Renewed Nuclear Efforts Come Months After U.S. Sanctioned Iranian Scientists | Kharon The Kharon Brief

Renewed Nuclear Efforts Come Months After U.S. Sanctioned Iranian Scientists

Bushehr Nuclear Plant was one of the facilities used in the “Amad Plan.” (Photo: Iranian Students’ News Agency)

 

 

United Nations atomic inspectors confirmed Monday that Iran is preparing to use advanced centrifuges, its latest breach of the nuclear agreement struck in 2015 with global powers. 

Iran had announced the step over the weekend.
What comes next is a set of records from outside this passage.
`src/rtl/mem_port_arbiter.sv`:
```
// mem_port_arbiter: shares one single-ported 32-bit word memory between the
// instruction fetch stage (byte PC, halfword result) and the load/store stage
// (word index, 32-bit read/write). Data has priority; a saturating starvation
// counter forces a fetch grant after STARVE_MAX contested data grants.
// Every access takes ACCESS + MEM_LAT x WAIT + DONE cycles, and a new request
// sampled on the DONE exit edge goes straight to ACCESS.
module mem_port_arbiter #(
  parameter int ADDR_W     = 10,
  parameter int MEM_LAT    = 1,
  parameter int STARVE_MAX = 3
) (
  input  logic              clock,
  input  logic              reset,
  input  logic              if_req,
  input  logic [31:0]       if_addr,
  output logic              if_ack,
  output logic [15:0]       if_data,
  input  logic              d_req,
  input  logic              d_we,
  input  logic [ADDR_W-1:0] d_addr,
  input  logic [31:0]       d_wdata,
  output logic              d_ack,
  output logic [31:0]       d_rdata,
  output logic              mem_en,
  output logic              mem_we,
  output logic [ADDR_W-1:0] mem_addr,
  output logic [31:0]       mem_wdata,
  input  logic [31:0]       mem_rdata,
  output logic              busy
);

  localparam int SW = (STARVE_MAX < 2) ? 1 : $clog2(STARVE_MAX + 1);
  localparam logic [SW-1:0] SMAX = SW'(STARVE_MAX);

  typedef enum logic [1:0] {IDLE, ACCESS, WAIT, DONE} state_t;

  state_t          state;
  logic [2:0]      lat_cnt;
  logic [SW-1:0]   starve_cnt;
  logic            grant_d;   // 1 = data owns the current access
  logic            sel;       // fetch halfword select (if_addr[1])
  logic            any_req;
  logic            pick_d;

  // Arbitration: data wins unless fetch is also waiting and has been starved.
  always_comb begin
    any_req = if_req | d_req;
    pick_d  = d_req && !(if_req && (starve_cnt == SMAX));
  end

  // Access sequencer: grant/latch, strobe memory, count latency, acknowledge.
  always_ff @(posedge clock or posedge reset) begin
    if (reset) begin
      state      <= IDLE;
      lat_cnt    <= '0;
      starve_cnt <= '0;
      grant_d    <= 1'b0;
      sel        <= 1'b0;
      if_ack     <= 1'b0;
      if_data    <= '0;
      d_ack      <= 1'b0;
      d_rdata    <= '0;
      mem_en     <= 1'b0;
      mem_we     <= 1'b0;
      mem_addr   <= '0;
      mem_wdata  <= '0;
      busy       <= 1'b0;
    end else begin
      if_ack <= 1'b0;
      d_ack  <= 1'b0;
      mem_en <= 1'b0;
      unique case (state)
        IDLE, DONE: begin
          if (any_req) begin
            state   <= ACCESS;
            busy    <= 1'b1;
            mem_en  <= 1'b1;
            grant_d <= pick_d;
            if (pick_d) begin
              mem_we    <= d_we;
              mem_addr  <= d_addr;
              mem_wdata <= d_wdata;
              // only a data grant that made fetch wait counts as starvation
              if (if_req && (starve_cnt != SMAX))
                starve_cnt <= starve_cnt + SW'(1);
            end else begin
              mem_we     <= 1'b0;
              mem_addr   <= if_addr[ADDR_W+1:2];
              mem_wdata  <= '0;
              sel        <= if_addr[1];
              starve_cnt <= '0;
            end
          end else begin
            state <= IDLE;
            busy  <= 1'b0;
          end
        end
        ACCESS: begin
          state   <= WAIT;
          lat_cnt <= 3'(MEM_LAT);
        end
        WAIT: begin
          lat_cnt <= lat_cnt - 3'd1;
          if (lat_cnt == 3'd1) begin
            state <= DONE;
            if (grant_d) begin
              d_ack <= 1'b1;
              // stores leave the last load result visible
              if (!mem_we) d_rdata <= mem_rdata;
            end else begin
              if_ack  <= 1'b1;
              if_data <= sel ? mem_rdata[31:16] : mem_rdata[15:0];
            end
          end
        end
        default: state <= IDLE;
      endcase
    end
  end

endmodule

```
The International Atomic Agency said its inspectors verified the installation of new centrifuges, saying they had been “prepared for testing” but none were used at the time of the inspection, which was conducted Sept. 7-8. 

The nuclear deal was signed to prevent Tehran from building nuclear weapons, which Iran has long denied having done, or wanting to do. The U.S. exited the deal in May 2018 and subsequently reimposed sanctions on Iran’s nuclear sector, triggering heightened ongoing tensions between Washington and Tehran. In July, the IAEA confirmed that Iran had resumed uranium enrichment beyond the levels allowed under the nuclear deal. 
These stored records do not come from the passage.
--- src/flat_wrapper.sv ---
// flat-port wrapper written by rule: the top's interface ports become plain ports
module matrix_sequencer_flat 
#(
  parameter int unsigned size       = 4,
  parameter int unsigned cell_width = 32,
  parameter int unsigned width      = cell_width * size
)
  (in_clk, in_reset, bus_in_start, bus_in_mat_a, bus_in_mat_b, bus_in_done_ack, bus_in_proc_result, bus_in_proc_result_ready, bus_out_busy, bus_out_done, bus_out_mat_c, bus_out_proc_row, bus_out_proc_col, bus_out_proc_ready, bus_out_proc_ack);
  matrix_sequencer_if #(.size(size), .cell_width(cell_width), .width(width)) bus_i ();
  input logic in_clk;
  input logic in_reset;
  input wire logic [$bits(bus_i.in_start)-1:0] bus_in_start;
  input wire logic [$bits(bus_i.in_mat_a)-1:0] bus_in_mat_a;
  input wire logic [$bits(bus_i.in_mat_b)-1:0] bus_in_mat_b;
  input wire logic [$bits(bus_i.in_done_ack)-1:0] bus_in_done_ack;
  input wire logic [$bits(bus_i.in_proc_result)-1:0] bus_in_proc_result;
  input wire logic [$bits(bus_i.in_proc_result_ready)-1:0] bus_in_proc_result_ready;
  output wire logic [$bits(bus_i.out_busy)-1:0] bus_out_busy;
  output wire logic [$bits(bus_i.out_done)-1:0] bus_out_done;
  output wire logic [$bits(bus_i.out_mat_c)-1:0] bus_out_mat_c;
  output wire logic [$bits(bus_i.out_proc_row)-1:0] bus_out_proc_row;
  output wire logic [$bits(bus_i.out_proc_col)-1:0] bus_out_proc_col;
  output wire logic [$bits(bus_i.out_proc_ready)-1:0] bus_out_proc_ready;
  output wire logic [$bits(bus_i.out_proc_ack)-1:0] bus_out_proc_ack;
  assign bus_i.in_start = bus_in_start;
  assign bus_i.in_mat_a = bus_in_mat_a;
  assign bus_i.in_mat_b = bus_in_mat_b;
  assign bus_i.in_done_ack = bus_in_done_ack;
  assign bus_i.in_proc_result = bus_in_proc_result;
  assign bus_i.in_proc_result_ready = bus_in_proc_result_ready;
  assign bus_out_busy = bus_i.out_busy;
  assign bus_out_done = bus_i.out_done;
  assign bus_out_mat_c = bus_i.out_mat_c;
  assign bus_out_proc_row = bus_i.out_proc_row;
  assign bus_out_proc_col = bus_i.out_proc_col;
  assign bus_out_proc_ready = bus_i.out_proc_ready;
  assign bus_out_proc_ack = bus_i.out_proc_ack;
  matrix_sequencer #(.size(size), .cell_width(cell_width), .width(width)) u_core (.in_clk(in_clk), .in_reset(in_reset), .bus(bus_i));
endmodule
Iran has said its enrichment is a response to the U.S. sanctions. The other parties to the deal have urged Iran not to back away from the agreement. Iranian Foreign Minister Javad Zarif wrote a letter to European Union official Federica Mogherini last week that Iran had stopped honoring the deal’s limits on research and development, according to the New York Times.

As part of the U.S. “maximum pressure” campaign against Iran, the Treasury Department in late March sanctioned more than 30 researchers and organizations tied to Iran’s prior nuclear weapons program. The sanctions included subordinates and associates of the Iranian Organization of Defensive Innovation and Research, known by its Farsi initials as SPND, which was designated by the U.S. in 2014 for carrying out activities related to Iran’s prior nuclear weapons program. The program was known as the “Amad Plan.” 

Tehran has long denied the existence of the “Amad Plan,” but a 2015 U.N. report found that Iran had coordinated a weapons program until 2003 and aspects of it continued through 2009. Records for the “Amad Plan” were preserved and the scientists involved were reassigned to other SPND projects, the U.S. said.

SPND was also sanctioned in 2012 by the European Union; it was founded in 2011 by Mohsen Fakhrizadeh, who is under U.S. and United Nations sanctions. For years, Fakhrizadeh managed activities useful to the development of a nuclear device, the State Department said in 2014.

The SPND lists its address at Malek Ashtar University of Technology, located in Tehran. The university is sanctioned by the U.S., EU and U.N. for its affiliation with Iran’s Ministry of Defense and Armed Forces Logistics (MODAFL). Scientists associated with the Malek Ashtar University of Technology included Sa’id Borji, and Gholam Reza Eta’ati.